▶ _Task_
Set down, please, without alteration, the lines of the entries below from the first through the one containing "localparam logic [3:0]".
====
<file path="src/pot_i2c_pkg.sv">
// Constants and types for the dual pot I2C slave front end.
// Assumes a 10 MHz core clock; SCL and SDA arrive asynchronously.
// How it works
// - Nonvolatile write commits EEPROM on STOP
// - Volatile write accepts STOP, no programming
// - START is SDA falling while SCL high
// - STOP is SDA rising while SCL high
// - Repeated START handled as ordinary START
// - Incoming bits sampled on SCL rising edge
// - Outgoing bits driven at SCL falling edge
// - Ninth bit is acknowledge, low means ACK
// - Bytes are eight bits, MSB first
// - Master NACKs last read; device releases SDA
// - Address is 0101 plus three pins
// - Wrong address ignored until next START
// - Many command bytes per write accepted
// - No address ACK during EEPROM programming
// - Every commit programs all three bytes
// - Zero-crossing delays start of programming
// - Read direction sends data; first wiper 0
// - Read order wiper0, wiper1, config, wrap
// - Command top bits select wiper0/wiper1/config/none
// - Config bits: volatile, zero-cross, positions
// - Enable pin high ignores the bus
`default_nettype none
package pot_i2c_pkg;
  localparam logic [3:0] ADDR_FIXED       = 4'h5;
  localparam logic [1:0] SEL_WIPER0       = 2'h0;
  localparam logic [1:0] SEL_WIPER1       = 2'h1;
  localparam logic [1:0] SEL_CONFIG       = 2'h2;
  localparam int         CFG_VOLATILE_BIT = 2;
  localparam int         CFG_ZERO_BIT     = 1;
  localparam int         CFG_POS_BIT      = 0;
  localparam logic [7:0] CONFIG_RESET     = 8'h87;
  localparam logic [7:0] WIPER_RESET      = 8'h00;
  localparam int         CLOCK_HZ         = 10_000_000;
  localparam int         PROG_TIME_US     = 10;
  localparam int         PROG_CYCLES      = PROG_TIME_US * (CLOCK_HZ / 1_000_000);
  typedef struct packed {
    logic [7:0] wiper0;
    logic [7:0] wiper1;
    logic [7:0] config_byte;
  } store_type;
endpackage
`default_nettype wire

</file>
<file path="src/pot_prog_timer.sv">
// EEPROM programming sequencer: waits for zero-cross, then counts the program time.
// Assumes start pulse and zero-cross done level on the core clock.
`default_nettype none
module pot_prog_timer (
  input  wire logic I_CLOCK,
  input  wire logic I_RST_N,
  input  wire logic i_start,
  input  wire logic i_zero_en,
  input  wire logic i_zero_done,
  output var  logic o_busy,
  output var  logic o_program
);
  typedef enum logic [1:0] {IDLE, WAIT_ZERO, PROG} prog_state_type;
  prog_state_type state_reg, state_next;
  logic [15:0] count_reg, count_next;
  logic        prog_reg, prog_next;

  always_comb begin
    state_next = state_reg;
    count_next = count_reg;
    prog_next  = 1'b0;
    unique case (state_reg)
      IDLE: begin
        if (i_start) begin
          state_next = i_zero_en ? WAIT_ZERO : PROG;
          count_next = 16'h0000;
        end
      end
      WAIT_ZERO: begin
        if (i_zero_done) begin
          state_next = PROG;
        end
      end
      PROG: begin
        prog_next  = 1'b1;
        count_next = count_reg + 16'h0001;
        if (count_reg == 16'(pot_i2c_pkg::PROG_CYCLES - 1)) begin
          state_next = IDLE;
        end
      end
    endcase
  end

  always_ff @(posedge I_CLOCK or negedge I_RST_N) begin
    if (!I_RST_N) begin
      state_reg <= IDLE;
      count_reg <= 16'h0000;
      prog_reg  <= 1'b0;
    end else begin
      state_reg <= state_next;
      count_reg <= count_next;
      prog_reg  <= prog_next;
    end
  end

  assign o_busy    = (state_reg != IDLE);
  assign o_program = prog_reg;

  a_zero_waits: assert property (@(posedge I_CLOCK) disable iff (!I_RST_N)
    (state_reg == WAIT_ZERO && !i_zero_done) |=> !prog_reg)
    else $error("Programming began before zero-cross done");
  a_prog_length: assert property (@(posedge I_CLOCK) disable iff (!I_RST_N)
    $rose(prog_reg) |-> prog_reg [*8])
    else $error("Programming window too short");
endmodule
`default_nettype wire

</file>
<file path="src/pot_i2c_slave.sv">
// I2C slave front end of a dual digital potentiometer.
// Assumes SCL, SDA, enable and address pins are asynchronous to I_CLOCK.
`default_nettype none
module pot_i2c_slave (
  input  wire logic       I_CLOCK,
  input  wire logic       I_RST_N,
  input  wire logic       I_SCL,
  input  wire logic       I_SDA,
  input  wire logic       I_CE_N,
  input  wire logic       I_ADDR_PIN_0,
  input  wire logic       I_ADDR_PIN_1,
  input  wire logic       I_ADDR_PIN_2,
  input  wire logic       I_ZERO_DONE,
  output var  logic       O_SDA,
  output var  logic       O_SDA_OE,
  output var  logic [7:0] O_WIPER0,
  output var  logic [7:0] O_WIPER1,
  output var  logic [7:0] O_CONFIG,
  output var  logic       O_PROGRAM,
  output var  logic       O_BUSY,
  output var  logic [23:0] O_PROG_DATA
);
  typedef enum logic [2:0] {IDLE, ADDR, ADDR_ACK, WR_BYTE, WR_ACK, RD_BYTE, RD_ACK} st_type;

  // Two-flop synchronisers
  logic [5:0] sync1_reg, sync1_next;
  logic [5:0] sync2_reg, sync2_next;
  logic       scl_d_reg, scl_d_next;
  logic       sda_d_reg, sda_d_next;
  logic       scl_s, sda_s, ce_n_s;
  logic [2:0] pins_s;

  always_comb begin
    sync1_next = {I_SCL, I_SDA, I_CE_N, I_ADDR_PIN_2, I_ADDR_PIN_1, I_ADDR_PIN_0};
    sync2_next = sync1_reg;
    scl_d_next = scl_s;
    sda_d_next = sda_s;
  end

  always_ff @(posedge I_CLOCK or negedge I_RST_N) begin
    if (!I_RST_N) begin
      sync1_reg <= 6'h3F;
      sync2_reg <= 6'h3F;
      scl_d_reg <= 1'b1;
      sda_d_reg <= 1'b1;
    end else begin
      sync1_reg <= sync1_next;
      sync2_reg <= sync2_next;
      scl_d_reg <= scl_d_next;
      sda_d_reg <= sda_d_next;
    end
  end

  assign scl_s  = sync2_reg[5];
  assign sda_s  = sync2_reg[4];
  assign ce_n_s = sync2_reg[3];
  assign pins_s = sync2_reg[2:0];

  logic start_det, stop_det, scl_rise, scl_fall;
  assign start_det = !ce_n_s && scl_s && scl_d_reg && sda_d_reg && !sda_s;
  assign stop_det  = !ce_n_s && scl_s && scl_d_reg && !sda_d_reg && sda_s;
  assign scl_rise  = !ce_n_s && scl_s && !scl_d_reg;
  assign scl_fall  = !ce_n_s && !scl_s && scl_d_reg;

  // Main protocol state
  st_type                 state_reg, state_next;
  logic [7:0]             shift_reg, shift_next;
  logic [3:0]             bit_reg, bit_next;
  logic                   sda_oe_reg, sda_oe_next;
  logic [1:0]             rd_idx_reg, rd_idx_next;
  logic                   wrote_reg, wrote_next;
  logic                   ack_ok_reg, ack_ok_next;
  pot_i2c_pkg::store_type live_reg, live_next;
  pot_i2c_pkg::store_type prog_data_reg, prog_data_next;
  logic                   start_prog;
  logic                   busy, prog_run;

  function automatic logic [7:0] read_sel(input pot_i2c_pkg::store_type s, input logic [1:0] i);
    read_sel = (i == 2'h0) ? s.wiper0 : (i == 2'h1) ? s.wiper1 : s.config_byte;
  endfunction

  always_comb begin
    state_next     = state_reg;
    shift_next     = shift_reg;
    bit_next       = bit_reg;
    sda_oe_next    = sda_oe_reg;
    rd_idx_next    = rd_idx_reg;
    wrote_next     = wrote_reg;
    ack_ok_next    = ack_ok_reg;
    live_next      = live_reg;
    prog_data_next = prog_data_reg;
    start_prog     = 1'b0;
    if (ce_n_s) begin
      state_next  = IDLE;
      sda_oe_next = 1'b0;
    end else if (start_det) begin
      state_next  = ADDR;
      bit_next    = 4'h0;
      sda_oe_next = 1'b0;
      wrote_next  = 1'b0;
    end else if (stop_det) begin
      state_next  = IDLE;
      sda_oe_next = 1'b0;
      if (wrote_reg && !live_reg.config_byte[pot_i2c_pkg::CFG_VOLATILE_BIT]) begin
        start_prog     = 1'b1;
        prog_data_next = live_reg;
      end
      wrote_next = 1'b0;
    end else begin
      unique case (state_reg)
        IDLE: begin
          sda_oe_next = 1'b0;
        end
        ADDR, WR_BYTE: begin
          if (scl_rise) begin
            shift_next = {shift_reg[6:0], sda_s};
            bit_next   = bit_reg + 4'h1;
          end else if (scl_fall && bit_reg == 4'h8) begin
            bit_next = 4'h0;
            if (state_reg == ADDR) begin
              ack_ok_next = !busy && shift_reg[7:1] == {pot_i2c_pkg::ADDR_FIXED, pins_s};
              state_next  = ADDR_ACK;
              sda_oe_next = !busy && shift_reg[7:1] == {pot_i2c_pkg::ADDR_FIXED, pins_s};
            end else begin
              state_next  = WR_ACK;
              sda_oe_next = 1'b1;
              wrote_next  = 1'b1;
              unique case (shift_reg[7:6])
                pot_i2c_pkg::SEL_WIPER0: live_next.wiper0 = {2'h0, shift_reg[5:0]};
                pot_i2c_pkg::SEL_WIPER1: live_next.wiper1 = {2'h0, shift_reg[5:0]};
                pot_i2c_pkg::SEL_CONFIG: live_next.config_byte = {5'h10, shift_reg[2:0]};
                default: wrote_next = wrote_reg;
              endcase
            end
          end
        end
        ADDR_ACK: begin
          if (scl_fall) begin
            if (!ack_ok_reg) begin
              state_next  = IDLE;
              sda_oe_next = 1'b0;
            end else if (shift_reg[0]) begin
              state_next  = RD_BYTE;
              rd_idx_next = 2'h1;
              shift_next  = read_sel(live_reg, 2'h0);
              sda_oe_next = !live_reg.wiper0[7];
            end else begin
              state_next  = WR_BYTE;
              sda_oe_next = 1'b0;
            end
          end
        end
        WR_ACK: begin
          if (scl_fall) begin
            state_next  = WR_BYTE;
            sda_oe_next = 1'b0;
          end
        end
        RD_BYTE: begin
          if (scl_fall) begin
            bit_next = bit_reg + 4'h1;
            if (bit_reg == 4'h7) begin
              state_next  = RD_ACK;
              sda_oe_next = 1'b0;
            end else begin
              shift_next  = {shift_reg[6:0], 1'b0};
              sda_oe_next = !shift_reg[6];
            end
          end
        end
        RD_ACK: begin
          if (scl_rise) begin
            if (sda_s) begin
              state_next = IDLE;
            end else begin
              shift_next  = read_sel(live_reg, rd_idx_reg);
              rd_idx_next = (rd_idx_reg == 2'h2) ? 2'h0 : rd_idx_reg + 2'h1;
              bit_next    = 4'h0;
            end
          end else if (scl_fall) begin
            state_next  = RD_BYTE;
            sda_oe_next = !shift_reg[7];
          end
        end
        default: state_next = IDLE;
      endcase
    end
  end

  always_ff @(posedge I_CLOCK or negedge I_RST_N) begin
    if (!I_RST_N) begin
      state_reg     <= IDLE;
      shift_reg     <= 8'h00;
      bit_reg       <= 4'h0;
      sda_oe_reg    <= 1'b0;
      rd_idx_reg    <= 2'h0;
      wrote_reg     <= 1'b0;
      ack_ok_reg    <= 1'b0;
      live_reg      <= '{pot_i2c_pkg::WIPER_RESET, pot_i2c_pkg::WIPER_RESET,
                         pot_i2c_pkg::CONFIG_RESET};
      prog_data_reg <= '{pot_i2c_pkg::WIPER_RESET, pot_i2c_pkg::WIPER_RESET,
                         pot_i2c_pkg::CONFIG_RESET};
    end else begin
      state_reg     <= state_next;
      shift_reg     <= shift_next;
      bit_reg       <= bit_next;
      sda_oe_reg    <= sda_oe_next;
      rd_idx_reg    <= rd_idx_next;
      wrote_reg     <= wrote_next;
      ack_ok_reg    <= ack_ok_next;
      live_reg      <= live_next;
      prog_data_reg <= prog_data_next;
    end
  end

  // Zero-cross done is a pin as well
  logic zero1_reg,      zero1_next;
  logic sync2_zero_reg, sync2_zero_next;
  logic busy_reg,       busy_next;

  always_comb begin
    zero1_next      = I_ZERO_DONE;
    sync2_zero_next = zero1_reg;
    busy_next       = busy;
  end

  always_ff @(posedge I_CLOCK or negedge I_RST_N) begin
    if (!I_RST_N) begin
      zero1_reg      <= 1'b0;
      sync2_zero_reg <= 1'b0;
      busy_reg       <= 1'b0;
    end else begin
      zero1_reg      <= zero1_next;
      sync2_zero_reg <= sync2_zero_next;
      busy_reg       <= busy_next;
    end
  end

  pot_prog_timer u_prog (
    .I_CLOCK     (I_CLOCK),
    .I_RST_N     (I_RST_N),
    .i_start     (start_prog),
    .i_zero_en   (live_reg.config_byte[pot_i2c_pkg::CFG_ZERO_BIT]),
    .i_zero_done (sync2_zero_reg),
    .o_busy      (busy),
    .o_program   (prog_run)
  );

  // Open drain: only ever drives low
  assign O_SDA       = 1'b0;
  assign O_SDA_OE    = sda_oe_reg;
  assign O_WIPER0    = live_reg.wiper0;
  assign O_WIPER1    = live_reg.wiper1;
  assign O_CONFIG    = live_reg.config_byte;
  assign O_PROGRAM   = prog_run;
  assign O_BUSY      = busy_reg;
  assign O_PROG_DATA = prog_data_reg;

  // Framing and link checks
  a_ce_blocks: assert property (@(posedge I_CLOCK) disable iff (!I_RST_N)
    ce_n_s |=> !sda_oe_reg && state_reg == IDLE)
    else $error("Bus active while enable pin high");
  a_start_addr: assert property (@(posedge I_CLOCK) disable iff (!I_RST_N)
    start_det |=> state_reg == ADDR && bit_reg == 4'h0)
    else $error("START not recognised");
  a_stop_idle: assert property (@(posedge I_CLOCK) disable iff (!I_RST_N)
    stop_det |=> state_reg == IDLE && !sda_oe_reg)
    else $error("STOP not recognised");
  a_bit_sample: assert property (@(posedge I_CLOCK) disable iff (!I_RST_N)
    ((state_reg == ADDR || state_reg == WR_BYTE) && scl_rise)
    |=> shift_reg[0] == $past(sda_s))
    else $error("Bit not sampled on SCL rise");
  a_idle_quiet: assert property (@(posedge I_CLOCK) disable iff (!I_RST_N)
    (state_reg == IDLE && !start_det) |=> !sda_oe_reg)
    else $error("SDA driven while not addressed");
  a_addr_ack_drive: assert property (@(posedge I_CLOCK) disable iff (!I_RST_N)
    (state_reg == ADDR && scl_fall && bit_reg == 4'h8 && !busy
     && shift_reg[7:1] == {pot_i2c_pkg::ADDR_FIXED, pins_s})
    |=> sda_oe_reg && state_reg == ADDR_ACK)
    else $error("Matching address not acknowledged");
  a_busy_nack: assert property (@(posedge I_CLOCK) disable iff (!I_RST_N)
    (state_reg == ADDR_ACK && busy) |-> !ack_ok_reg || !$past(busy, 2))
    else $error("Address acknowledged while busy");
  a_wr_ack: assert property (@(posedge I_CLOCK) disable iff (!I_RST_N)
    (state_reg == WR_BYTE && scl_fall && bit_reg == 4'h8 && !stop_det && !start_det && !ce_n_s)
    |=> sda_oe_reg && state_reg == WR_ACK)
    else $error("Command byte not acknowledged");
  a_ack_release: assert property (@(posedge I_CLOCK) disable iff (!I_RST_N)
    (state_reg == WR_ACK && scl_fall) |=> !sda_oe_reg && state_reg == WR_BYTE)
    else $error("SDA held after acknowledge");
  a_rd_release: assert property (@(posedge I_CLOCK) disable iff (!I_RST_N)
    (state_reg == RD_BYTE && scl_fall && bit_reg == 4'h7)
    |=> !sda_oe_reg && state_reg == RD_ACK)
    else $error("SDA not released for master acknowledge");
  a_nack_release: assert property (@(posedge I_CLOCK) disable iff (!I_RST_N)
    (state_reg == RD_ACK && scl_rise && sda_s) |=> !sda_oe_reg [*2])
    else $error("SDA held after master NACK");
  a_rd_first: assert property (@(posedge I_CLOCK) disable iff (!I_RST_N)
    (state_reg == ADDR_ACK && scl_fall && ack_ok_reg && shift_reg[0] && !ce_n_s)
    |=> shift_reg == live_reg.wiper0)
    else $error("First read byte not wiper 0");
  a_rd_second: assert property (@(posedge I_CLOCK) disable iff (!I_RST_N)
    (state_reg == RD_ACK && scl_rise && !sda_s && rd_idx_reg == 2'h1)
    |=> shift_reg == live_reg.wiper1)
    else $error("Second read byte not wiper 1");
  a_rd_third: assert property (@(posedge I_CLOCK) disable iff (!I_RST_N)
    (state_reg == RD_ACK && scl_rise && !sda_s && rd_idx_reg == 2'h2)
    |=> shift_reg == live_reg.config_byte && rd_idx_reg == 2'h0)
    else $error("Third read byte not config or no wrap");

  // Command decode and commit checks
  a_vol_noprog: assert property (@(posedge I_CLOCK) disable iff (!I_RST_N)
    start_prog |-> !live_reg.config_byte[pot_i2c_pkg::CFG_VOLATILE_BIT])
    else $error("Programming in volatile mode");
  a_nv_commit: assert property (@(posedge I_CLOCK) disable iff (!I_RST_N)
    start_prog |=> prog_data_reg == $past(live_reg) ##1 busy_reg)
    else $error("Commit did not capture all bytes");
  a_wiper0_set: assert property (@(posedge I_CLOCK) disable iff (!I_RST_N)
    (state_reg == WR_BYTE && scl_fall && bit_reg == 4'h8
     && shift_reg[7:6] == pot_i2c_pkg::SEL_WIPER0)
    |=> live_reg.wiper0 == {2'h0, $past(shift_reg[5:0])})
    else $error("Wiper 0 command not applied");
  a_wiper1_set: assert property (@(posedge I_CLOCK) disable iff (!I_RST_N)
    (state_reg == WR_BYTE && scl_fall && bit_reg == 4'h8
     && shift_reg[7:6] == pot_i2c_pkg::SEL_WIPER1)
    |=> live_reg.wiper1 == {2'h0, $past(shift_reg[5:0])})
    else $error("Wiper 1 command not applied");
  a_cfg_set: assert property (@(posedge I_CLOCK) disable iff (!I_RST_N)
    (state_reg == WR_BYTE && scl_fall && bit_reg == 4'h8
     && shift_reg[7:6] == pot_i2c_pkg::SEL_CONFIG)
    |=> live_reg.config_byte == {5'h10, $past(shift_reg[2:0])})
    else $error("Config command not applied");
  a_reserved_noop: assert property (@(posedge I_CLOCK) disable iff (!I_RST_N)
    (state_reg == WR_BYTE && scl_fall && bit_reg == 4'h8
     && shift_reg[7:6] == 2'h3)
    |=> $stable(live_reg))
    else $error("Reserved command changed state");

  // Scenario covers
  c_write: cover property (@(posedge I_CLOCK) state_reg == WR_ACK);
  c_read_wrap: cover property (@(posedge I_CLOCK) state_reg == RD_ACK && rd_idx_reg == 2'h0);
  c_commit: cover property (@(posedge I_CLOCK) start_prog);
  c_poll_refused: cover property (@(posedge I_CLOCK) state_reg == ADDR_ACK && busy && !ack_ok_reg);
  c_nack_end: cover property (@(posedge I_CLOCK) state_reg == RD_ACK && scl_rise && sda_s);
endmodule
`default_nettype wire

</file>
====
▶ _Output_
<file path="src/pot_i2c_pkg.sv">
// Constants and types for the dual pot I2C slave front end.
// Assumes a 10 MHz core clock; SCL and SDA arrive asynchronously.
// How it works
// - Nonvolatile write commits EEPROM on STOP
// - Volatile write accepts STOP, no programming
// - START is SDA falling while SCL high
// - STOP is SDA rising while SCL high
// - Repeated START handled as ordinary START
// - Incoming bits sampled on SCL rising edge
// - Outgoing bits driven at SCL falling edge
// - Ninth bit is acknowledge, low means ACK
// - Bytes are eight bits, MSB first
// - Master NACKs last read; device releases SDA
// - Address is 0101 plus three pins
// - Wrong address ignored until next START
// - Many command bytes per write accepted
// - No address ACK during EEPROM programming
// - Every commit programs all three bytes
// - Zero-crossing delays start of programming
// - Read direction sends data; first wiper 0
// - Read order wiper0, wiper1, config, wrap
// - Command top bits select wiper0/wiper1/config/none
// - Config bits: volatile, zero-cross, positions
// - Enable pin high ignores the bus
`default_nettype none
package pot_i2c_pkg;
  localparam logic [3:0] ADDR_FIXED       = 4'h5;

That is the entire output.